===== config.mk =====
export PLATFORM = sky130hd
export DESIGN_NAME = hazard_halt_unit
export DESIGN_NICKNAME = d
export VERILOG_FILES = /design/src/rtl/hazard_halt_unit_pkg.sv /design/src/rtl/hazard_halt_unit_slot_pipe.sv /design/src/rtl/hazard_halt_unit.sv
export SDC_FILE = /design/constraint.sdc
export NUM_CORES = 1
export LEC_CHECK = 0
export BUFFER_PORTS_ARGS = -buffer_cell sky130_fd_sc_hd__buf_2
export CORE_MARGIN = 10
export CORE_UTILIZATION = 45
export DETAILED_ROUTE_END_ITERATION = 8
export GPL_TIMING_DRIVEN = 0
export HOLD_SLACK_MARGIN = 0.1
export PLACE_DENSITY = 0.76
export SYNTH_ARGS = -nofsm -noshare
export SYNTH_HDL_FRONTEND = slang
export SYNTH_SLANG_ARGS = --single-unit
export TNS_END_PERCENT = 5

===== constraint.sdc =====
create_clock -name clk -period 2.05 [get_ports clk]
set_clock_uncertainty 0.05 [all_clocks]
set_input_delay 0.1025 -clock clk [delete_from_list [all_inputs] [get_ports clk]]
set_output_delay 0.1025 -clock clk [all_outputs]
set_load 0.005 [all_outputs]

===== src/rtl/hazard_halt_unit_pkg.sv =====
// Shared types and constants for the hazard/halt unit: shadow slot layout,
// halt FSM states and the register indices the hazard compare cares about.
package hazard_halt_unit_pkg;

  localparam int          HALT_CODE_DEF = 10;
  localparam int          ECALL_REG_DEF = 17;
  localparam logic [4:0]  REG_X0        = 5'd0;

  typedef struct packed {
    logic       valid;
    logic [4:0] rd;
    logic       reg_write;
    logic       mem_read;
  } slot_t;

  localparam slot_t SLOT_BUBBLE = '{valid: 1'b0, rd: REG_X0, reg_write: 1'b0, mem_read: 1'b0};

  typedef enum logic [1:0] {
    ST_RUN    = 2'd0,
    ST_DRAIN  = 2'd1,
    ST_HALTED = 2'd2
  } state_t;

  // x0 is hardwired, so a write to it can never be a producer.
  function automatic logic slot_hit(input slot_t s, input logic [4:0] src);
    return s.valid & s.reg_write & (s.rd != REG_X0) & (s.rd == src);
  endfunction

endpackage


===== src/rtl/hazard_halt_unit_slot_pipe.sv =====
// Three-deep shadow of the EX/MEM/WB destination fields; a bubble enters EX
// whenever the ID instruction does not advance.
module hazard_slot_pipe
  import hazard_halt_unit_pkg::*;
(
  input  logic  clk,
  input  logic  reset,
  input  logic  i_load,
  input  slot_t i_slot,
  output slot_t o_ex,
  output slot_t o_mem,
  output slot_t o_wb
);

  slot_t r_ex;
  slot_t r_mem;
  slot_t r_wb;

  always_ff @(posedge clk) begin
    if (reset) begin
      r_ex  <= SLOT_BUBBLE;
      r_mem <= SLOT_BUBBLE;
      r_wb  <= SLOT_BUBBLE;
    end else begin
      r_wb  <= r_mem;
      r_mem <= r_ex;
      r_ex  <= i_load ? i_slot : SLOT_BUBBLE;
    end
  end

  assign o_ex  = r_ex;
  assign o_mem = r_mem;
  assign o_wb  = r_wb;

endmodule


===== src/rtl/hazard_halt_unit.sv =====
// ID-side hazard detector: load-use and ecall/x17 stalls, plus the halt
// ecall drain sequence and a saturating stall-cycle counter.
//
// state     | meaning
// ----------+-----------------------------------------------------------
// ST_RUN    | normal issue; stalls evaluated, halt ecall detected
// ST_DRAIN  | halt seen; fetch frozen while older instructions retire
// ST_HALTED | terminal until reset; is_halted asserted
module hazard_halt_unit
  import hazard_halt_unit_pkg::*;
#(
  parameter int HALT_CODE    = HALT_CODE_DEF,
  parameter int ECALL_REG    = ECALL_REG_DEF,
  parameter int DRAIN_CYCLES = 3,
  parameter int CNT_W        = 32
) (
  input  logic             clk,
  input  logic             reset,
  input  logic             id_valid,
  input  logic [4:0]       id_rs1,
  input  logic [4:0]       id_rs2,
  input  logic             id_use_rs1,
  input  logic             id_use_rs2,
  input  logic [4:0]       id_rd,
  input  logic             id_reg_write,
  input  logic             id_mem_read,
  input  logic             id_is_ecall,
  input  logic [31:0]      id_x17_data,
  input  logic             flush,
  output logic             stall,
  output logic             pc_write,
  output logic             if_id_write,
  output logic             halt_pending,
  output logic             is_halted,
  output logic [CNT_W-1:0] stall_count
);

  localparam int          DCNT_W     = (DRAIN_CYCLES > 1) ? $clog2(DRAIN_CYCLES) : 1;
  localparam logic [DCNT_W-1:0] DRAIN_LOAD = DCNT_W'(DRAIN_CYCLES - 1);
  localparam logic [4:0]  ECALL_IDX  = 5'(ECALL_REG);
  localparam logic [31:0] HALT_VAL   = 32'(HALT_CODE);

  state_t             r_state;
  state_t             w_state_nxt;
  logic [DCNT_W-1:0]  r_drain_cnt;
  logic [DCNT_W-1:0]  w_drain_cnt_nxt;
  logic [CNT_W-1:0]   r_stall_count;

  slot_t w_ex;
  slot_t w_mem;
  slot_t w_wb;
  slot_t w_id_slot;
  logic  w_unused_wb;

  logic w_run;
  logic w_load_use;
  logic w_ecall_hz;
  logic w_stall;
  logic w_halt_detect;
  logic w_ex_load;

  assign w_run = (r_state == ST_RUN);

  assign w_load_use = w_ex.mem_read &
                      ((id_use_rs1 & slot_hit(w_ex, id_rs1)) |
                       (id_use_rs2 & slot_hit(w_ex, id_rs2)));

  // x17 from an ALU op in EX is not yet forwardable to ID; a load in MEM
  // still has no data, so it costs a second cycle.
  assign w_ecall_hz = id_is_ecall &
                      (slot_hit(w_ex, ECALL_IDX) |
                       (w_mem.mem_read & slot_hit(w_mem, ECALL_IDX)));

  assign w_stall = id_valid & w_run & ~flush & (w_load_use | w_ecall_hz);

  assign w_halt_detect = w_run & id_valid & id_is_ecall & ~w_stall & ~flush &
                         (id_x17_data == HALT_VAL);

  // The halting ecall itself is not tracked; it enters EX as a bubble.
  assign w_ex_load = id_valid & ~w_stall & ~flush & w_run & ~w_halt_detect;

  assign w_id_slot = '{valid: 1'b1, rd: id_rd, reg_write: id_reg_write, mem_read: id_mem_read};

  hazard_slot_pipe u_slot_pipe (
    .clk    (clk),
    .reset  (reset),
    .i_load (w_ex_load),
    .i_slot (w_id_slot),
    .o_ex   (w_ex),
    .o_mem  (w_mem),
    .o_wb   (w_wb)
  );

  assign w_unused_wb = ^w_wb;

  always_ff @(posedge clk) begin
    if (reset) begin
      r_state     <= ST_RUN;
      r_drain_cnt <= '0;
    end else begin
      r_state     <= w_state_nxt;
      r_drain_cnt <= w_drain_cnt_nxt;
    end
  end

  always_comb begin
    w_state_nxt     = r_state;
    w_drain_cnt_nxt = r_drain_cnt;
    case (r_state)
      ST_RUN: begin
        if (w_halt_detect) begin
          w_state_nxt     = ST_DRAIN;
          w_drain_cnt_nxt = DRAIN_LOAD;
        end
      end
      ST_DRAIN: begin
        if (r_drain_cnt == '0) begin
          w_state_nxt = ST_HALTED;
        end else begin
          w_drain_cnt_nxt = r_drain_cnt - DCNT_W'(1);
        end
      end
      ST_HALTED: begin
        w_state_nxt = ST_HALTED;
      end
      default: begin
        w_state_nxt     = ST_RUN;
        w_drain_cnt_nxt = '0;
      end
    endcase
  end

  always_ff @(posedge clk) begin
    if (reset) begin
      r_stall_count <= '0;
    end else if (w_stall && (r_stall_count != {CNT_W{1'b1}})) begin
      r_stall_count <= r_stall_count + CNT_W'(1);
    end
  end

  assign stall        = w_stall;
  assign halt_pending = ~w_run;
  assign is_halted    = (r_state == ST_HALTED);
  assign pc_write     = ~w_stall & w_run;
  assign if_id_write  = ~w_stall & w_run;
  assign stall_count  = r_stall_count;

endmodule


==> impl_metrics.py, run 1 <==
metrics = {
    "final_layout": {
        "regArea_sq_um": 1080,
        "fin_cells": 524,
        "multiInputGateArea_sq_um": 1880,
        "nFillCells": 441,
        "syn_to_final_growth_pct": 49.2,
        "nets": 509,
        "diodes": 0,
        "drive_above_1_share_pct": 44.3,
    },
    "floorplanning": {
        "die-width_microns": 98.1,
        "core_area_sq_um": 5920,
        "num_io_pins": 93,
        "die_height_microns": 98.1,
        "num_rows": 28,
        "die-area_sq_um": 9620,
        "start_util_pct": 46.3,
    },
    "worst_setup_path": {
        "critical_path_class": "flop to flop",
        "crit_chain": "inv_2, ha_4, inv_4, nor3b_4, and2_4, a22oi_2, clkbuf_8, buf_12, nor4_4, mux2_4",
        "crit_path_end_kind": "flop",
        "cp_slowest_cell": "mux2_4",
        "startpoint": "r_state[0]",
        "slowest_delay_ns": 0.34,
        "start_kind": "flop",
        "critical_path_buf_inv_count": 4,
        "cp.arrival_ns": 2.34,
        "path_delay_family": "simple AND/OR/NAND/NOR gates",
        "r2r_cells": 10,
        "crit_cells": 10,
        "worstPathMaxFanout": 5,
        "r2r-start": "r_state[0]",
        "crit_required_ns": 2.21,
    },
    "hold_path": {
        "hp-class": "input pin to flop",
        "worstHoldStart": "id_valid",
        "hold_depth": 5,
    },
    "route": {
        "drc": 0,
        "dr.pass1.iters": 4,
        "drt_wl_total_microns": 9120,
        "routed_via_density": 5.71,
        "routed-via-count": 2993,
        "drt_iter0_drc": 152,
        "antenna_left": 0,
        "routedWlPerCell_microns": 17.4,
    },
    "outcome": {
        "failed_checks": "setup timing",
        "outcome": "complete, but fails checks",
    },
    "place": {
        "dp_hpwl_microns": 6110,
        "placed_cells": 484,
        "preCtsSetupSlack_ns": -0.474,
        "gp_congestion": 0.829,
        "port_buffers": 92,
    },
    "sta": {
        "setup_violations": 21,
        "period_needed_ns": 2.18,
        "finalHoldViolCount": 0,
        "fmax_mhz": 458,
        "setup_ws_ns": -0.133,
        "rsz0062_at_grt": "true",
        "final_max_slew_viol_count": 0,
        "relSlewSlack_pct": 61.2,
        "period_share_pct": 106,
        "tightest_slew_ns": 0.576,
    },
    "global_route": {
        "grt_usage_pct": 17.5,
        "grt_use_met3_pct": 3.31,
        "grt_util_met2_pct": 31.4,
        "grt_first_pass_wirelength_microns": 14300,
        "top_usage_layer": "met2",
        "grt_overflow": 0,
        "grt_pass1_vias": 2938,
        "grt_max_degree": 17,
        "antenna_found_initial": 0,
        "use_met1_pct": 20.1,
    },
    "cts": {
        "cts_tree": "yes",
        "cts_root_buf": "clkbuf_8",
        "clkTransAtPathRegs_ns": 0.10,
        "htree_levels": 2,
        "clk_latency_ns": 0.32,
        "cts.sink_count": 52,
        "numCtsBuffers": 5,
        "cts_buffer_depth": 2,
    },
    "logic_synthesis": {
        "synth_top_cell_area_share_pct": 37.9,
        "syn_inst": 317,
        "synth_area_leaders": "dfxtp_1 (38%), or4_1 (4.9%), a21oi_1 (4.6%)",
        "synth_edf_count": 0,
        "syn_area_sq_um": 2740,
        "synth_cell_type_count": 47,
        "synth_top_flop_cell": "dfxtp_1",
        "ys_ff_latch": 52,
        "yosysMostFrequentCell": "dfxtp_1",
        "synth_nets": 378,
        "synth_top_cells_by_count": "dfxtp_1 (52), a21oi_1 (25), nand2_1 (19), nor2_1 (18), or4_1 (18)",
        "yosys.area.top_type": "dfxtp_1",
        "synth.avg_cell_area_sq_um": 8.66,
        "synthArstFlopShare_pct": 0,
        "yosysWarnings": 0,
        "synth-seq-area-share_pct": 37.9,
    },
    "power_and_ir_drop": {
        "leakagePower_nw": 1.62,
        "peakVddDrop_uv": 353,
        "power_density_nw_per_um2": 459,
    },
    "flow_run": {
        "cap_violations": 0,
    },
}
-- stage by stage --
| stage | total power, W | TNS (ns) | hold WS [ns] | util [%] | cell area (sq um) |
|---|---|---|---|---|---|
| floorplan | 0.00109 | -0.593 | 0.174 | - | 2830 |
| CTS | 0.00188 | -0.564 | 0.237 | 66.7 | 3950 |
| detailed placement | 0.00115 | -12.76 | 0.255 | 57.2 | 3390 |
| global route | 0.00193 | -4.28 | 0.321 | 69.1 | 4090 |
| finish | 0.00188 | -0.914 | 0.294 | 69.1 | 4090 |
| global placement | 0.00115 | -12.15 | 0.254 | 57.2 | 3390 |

==

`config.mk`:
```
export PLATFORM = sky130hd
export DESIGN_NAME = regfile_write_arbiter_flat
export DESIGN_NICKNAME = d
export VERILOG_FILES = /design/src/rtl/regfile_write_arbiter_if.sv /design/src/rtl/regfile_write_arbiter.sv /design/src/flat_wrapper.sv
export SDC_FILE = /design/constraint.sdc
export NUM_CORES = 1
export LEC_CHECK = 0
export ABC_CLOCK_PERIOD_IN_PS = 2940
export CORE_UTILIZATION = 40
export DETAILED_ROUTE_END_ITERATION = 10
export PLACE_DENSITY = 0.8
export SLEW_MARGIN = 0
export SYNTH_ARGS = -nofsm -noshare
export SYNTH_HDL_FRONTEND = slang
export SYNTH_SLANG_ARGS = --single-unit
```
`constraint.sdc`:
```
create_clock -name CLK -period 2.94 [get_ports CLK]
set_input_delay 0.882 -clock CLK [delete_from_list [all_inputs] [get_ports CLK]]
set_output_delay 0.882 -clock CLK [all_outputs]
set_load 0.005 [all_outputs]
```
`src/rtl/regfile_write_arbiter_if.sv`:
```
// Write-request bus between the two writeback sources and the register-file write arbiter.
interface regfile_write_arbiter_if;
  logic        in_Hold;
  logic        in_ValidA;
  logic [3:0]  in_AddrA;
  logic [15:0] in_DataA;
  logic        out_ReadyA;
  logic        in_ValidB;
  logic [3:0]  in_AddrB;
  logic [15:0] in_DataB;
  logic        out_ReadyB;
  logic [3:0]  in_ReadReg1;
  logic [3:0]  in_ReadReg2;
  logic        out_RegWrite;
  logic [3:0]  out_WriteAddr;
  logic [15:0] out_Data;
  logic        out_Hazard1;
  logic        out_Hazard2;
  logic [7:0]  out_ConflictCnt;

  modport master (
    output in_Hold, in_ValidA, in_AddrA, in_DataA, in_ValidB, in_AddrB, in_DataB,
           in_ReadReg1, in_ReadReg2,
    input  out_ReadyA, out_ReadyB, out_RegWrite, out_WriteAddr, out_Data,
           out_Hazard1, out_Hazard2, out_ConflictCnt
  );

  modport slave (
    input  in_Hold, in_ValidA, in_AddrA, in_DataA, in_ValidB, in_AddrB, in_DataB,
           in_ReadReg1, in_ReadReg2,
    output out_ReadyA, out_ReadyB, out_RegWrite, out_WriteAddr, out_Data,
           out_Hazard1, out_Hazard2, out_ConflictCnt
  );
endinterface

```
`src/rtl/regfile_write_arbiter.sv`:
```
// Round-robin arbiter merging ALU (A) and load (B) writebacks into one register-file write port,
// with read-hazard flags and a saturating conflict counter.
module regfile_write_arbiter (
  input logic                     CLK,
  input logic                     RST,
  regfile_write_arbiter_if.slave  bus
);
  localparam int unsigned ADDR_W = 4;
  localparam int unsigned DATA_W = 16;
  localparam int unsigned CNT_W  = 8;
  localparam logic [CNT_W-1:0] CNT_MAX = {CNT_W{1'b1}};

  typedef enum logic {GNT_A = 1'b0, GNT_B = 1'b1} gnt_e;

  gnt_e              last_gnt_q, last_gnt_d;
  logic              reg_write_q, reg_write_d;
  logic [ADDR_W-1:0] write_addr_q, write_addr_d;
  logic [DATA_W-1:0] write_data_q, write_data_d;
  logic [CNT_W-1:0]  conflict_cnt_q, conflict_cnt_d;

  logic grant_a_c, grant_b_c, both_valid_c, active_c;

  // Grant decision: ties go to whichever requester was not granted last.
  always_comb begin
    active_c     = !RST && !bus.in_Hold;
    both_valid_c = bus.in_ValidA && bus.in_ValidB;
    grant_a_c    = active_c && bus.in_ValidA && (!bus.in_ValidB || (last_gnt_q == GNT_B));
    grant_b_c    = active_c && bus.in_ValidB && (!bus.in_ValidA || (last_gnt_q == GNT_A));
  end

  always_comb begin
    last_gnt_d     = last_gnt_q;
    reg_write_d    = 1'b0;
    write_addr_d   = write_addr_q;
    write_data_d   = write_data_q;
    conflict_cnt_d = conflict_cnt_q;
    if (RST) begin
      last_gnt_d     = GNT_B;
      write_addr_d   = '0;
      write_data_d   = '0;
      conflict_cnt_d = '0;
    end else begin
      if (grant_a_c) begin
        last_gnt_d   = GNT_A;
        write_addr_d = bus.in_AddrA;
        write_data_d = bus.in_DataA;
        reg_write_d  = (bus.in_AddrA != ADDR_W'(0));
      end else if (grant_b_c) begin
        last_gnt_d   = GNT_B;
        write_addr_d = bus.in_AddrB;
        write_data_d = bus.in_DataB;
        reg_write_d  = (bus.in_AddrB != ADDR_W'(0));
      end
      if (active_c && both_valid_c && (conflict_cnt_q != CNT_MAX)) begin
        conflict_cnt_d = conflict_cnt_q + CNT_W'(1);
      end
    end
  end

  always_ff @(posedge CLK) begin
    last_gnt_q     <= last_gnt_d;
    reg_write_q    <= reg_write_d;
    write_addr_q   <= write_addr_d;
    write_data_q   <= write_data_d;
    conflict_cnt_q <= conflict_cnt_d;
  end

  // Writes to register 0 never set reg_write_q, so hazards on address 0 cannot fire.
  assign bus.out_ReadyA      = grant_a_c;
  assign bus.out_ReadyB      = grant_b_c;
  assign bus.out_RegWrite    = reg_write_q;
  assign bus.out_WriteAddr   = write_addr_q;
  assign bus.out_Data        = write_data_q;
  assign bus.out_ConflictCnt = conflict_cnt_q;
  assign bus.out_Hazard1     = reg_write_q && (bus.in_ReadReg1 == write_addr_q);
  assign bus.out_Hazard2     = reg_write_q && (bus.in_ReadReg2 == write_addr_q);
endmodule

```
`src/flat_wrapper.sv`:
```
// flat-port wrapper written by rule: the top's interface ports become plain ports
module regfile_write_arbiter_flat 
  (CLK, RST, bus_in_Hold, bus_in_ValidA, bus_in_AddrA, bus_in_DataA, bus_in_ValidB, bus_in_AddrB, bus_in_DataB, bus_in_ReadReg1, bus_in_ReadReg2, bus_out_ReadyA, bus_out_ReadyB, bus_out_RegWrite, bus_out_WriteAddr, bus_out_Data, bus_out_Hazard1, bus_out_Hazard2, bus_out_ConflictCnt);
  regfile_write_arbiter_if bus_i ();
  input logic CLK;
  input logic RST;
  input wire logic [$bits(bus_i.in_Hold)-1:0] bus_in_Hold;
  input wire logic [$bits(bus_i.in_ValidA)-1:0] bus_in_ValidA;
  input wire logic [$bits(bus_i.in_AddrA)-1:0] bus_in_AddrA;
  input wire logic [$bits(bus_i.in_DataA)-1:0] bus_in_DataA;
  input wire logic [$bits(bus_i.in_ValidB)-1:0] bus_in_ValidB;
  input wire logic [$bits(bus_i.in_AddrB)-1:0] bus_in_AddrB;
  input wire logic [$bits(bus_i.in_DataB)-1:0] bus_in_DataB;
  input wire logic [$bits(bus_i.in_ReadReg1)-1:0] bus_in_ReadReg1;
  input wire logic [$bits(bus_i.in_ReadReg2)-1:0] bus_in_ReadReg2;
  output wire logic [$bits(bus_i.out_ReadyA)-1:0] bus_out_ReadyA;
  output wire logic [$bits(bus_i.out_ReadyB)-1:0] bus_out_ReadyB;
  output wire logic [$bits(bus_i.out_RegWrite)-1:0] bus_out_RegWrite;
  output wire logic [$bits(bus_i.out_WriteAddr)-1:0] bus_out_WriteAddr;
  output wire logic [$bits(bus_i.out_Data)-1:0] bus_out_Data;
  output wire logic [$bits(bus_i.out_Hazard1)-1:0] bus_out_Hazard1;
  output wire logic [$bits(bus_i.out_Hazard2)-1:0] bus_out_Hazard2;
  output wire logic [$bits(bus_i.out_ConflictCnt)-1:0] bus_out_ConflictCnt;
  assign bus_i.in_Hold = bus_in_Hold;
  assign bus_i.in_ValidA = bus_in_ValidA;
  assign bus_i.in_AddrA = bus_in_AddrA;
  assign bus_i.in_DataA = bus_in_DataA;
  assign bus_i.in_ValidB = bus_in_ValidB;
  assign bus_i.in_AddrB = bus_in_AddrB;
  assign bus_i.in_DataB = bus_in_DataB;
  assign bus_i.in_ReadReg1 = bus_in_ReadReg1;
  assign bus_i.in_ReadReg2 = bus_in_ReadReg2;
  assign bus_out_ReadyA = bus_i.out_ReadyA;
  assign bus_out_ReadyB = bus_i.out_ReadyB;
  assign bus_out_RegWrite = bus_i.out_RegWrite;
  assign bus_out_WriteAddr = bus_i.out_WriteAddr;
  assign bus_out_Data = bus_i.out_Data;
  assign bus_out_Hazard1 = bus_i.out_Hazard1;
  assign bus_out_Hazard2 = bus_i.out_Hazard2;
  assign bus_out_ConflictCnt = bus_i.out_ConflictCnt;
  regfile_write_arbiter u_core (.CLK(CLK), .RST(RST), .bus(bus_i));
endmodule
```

> [Assignment] Copy back the listing above exactly, but only from the line with "slot_t r_mem;" through the line with "logic w_run;", both ends included.

> [Output of the task]
  slot_t r_mem;
  slot_t r_wb;

  always_ff @(posedge clk) begin
    if (reset) begin
      r_ex  <= SLOT_BUBBLE;
      r_mem <= SLOT_BUBBLE;
      r_wb  <= SLOT_BUBBLE;
    end else begin
      r_wb  <= r_mem;
      r_mem <= r_ex;
      r_ex  <= i_load ? i_slot : SLOT_BUBBLE;
    end
  end

  assign o_ex  = r_ex;
  assign o_mem = r_mem;
  assign o_wb  = r_wb;

endmodule


===== src/rtl/hazard_halt_unit.sv =====
// ID-side hazard detector: load-use and ecall/x17 stalls, plus the halt
// ecall drain sequence and a saturating stall-cycle counter.
//
// state     | meaning
// ----------+-----------------------------------------------------------
// ST_RUN    | normal issue; stalls evaluated, halt ecall detected
// ST_DRAIN  | halt seen; fetch frozen while older instructions retire
// ST_HALTED | terminal until reset; is_halted asserted
module hazard_halt_unit
  import hazard_halt_unit_pkg::*;
#(
  parameter int HALT_CODE    = HALT_CODE_DEF,
  parameter int ECALL_REG    = ECALL_REG_DEF,
  parameter int DRAIN_CYCLES = 3,
  parameter int CNT_W        = 32
) (
  input  logic             clk,
  input  logic             reset,
  input  logic             id_valid,
  input  logic [4:0]       id_rs1,
  input  logic [4:0]       id_rs2,
  input  logic             id_use_rs1,
  input  logic             id_use_rs2,
  input  logic [4:0]       id_rd,
  input  logic             id_reg_write,
  input  logic             id_mem_read,
  input  logic             id_is_ecall,
  input  logic [31:0]      id_x17_data,
  input  logic             flush,
  output logic             stall,
  output logic             pc_write,
  output logic             if_id_write,
  output logic             halt_pending,
  output logic             is_halted,
  output logic [CNT_W-1:0] stall_count
);

  localparam int          DCNT_W     = (DRAIN_CYCLES > 1) ? $clog2(DRAIN_CYCLES) : 1;
  localparam logic [DCNT_W-1:0] DRAIN_LOAD = DCNT_W'(DRAIN_CYCLES - 1);
  localparam logic [4:0]  ECALL_IDX  = 5'(ECALL_REG);
  localparam logic [31:0] HALT_VAL   = 32'(HALT_CODE);

  state_t             r_state;
  state_t             w_state_nxt;
  logic [DCNT_W-1:0]  r_drain_cnt;
  logic [DCNT_W-1:0]  w_drain_cnt_nxt;
  logic [CNT_W-1:0]   r_stall_count;

  slot_t w_ex;
  slot_t w_mem;
  slot_t w_wb;
  slot_t w_id_slot;
  logic  w_unused_wb;

  logic w_run;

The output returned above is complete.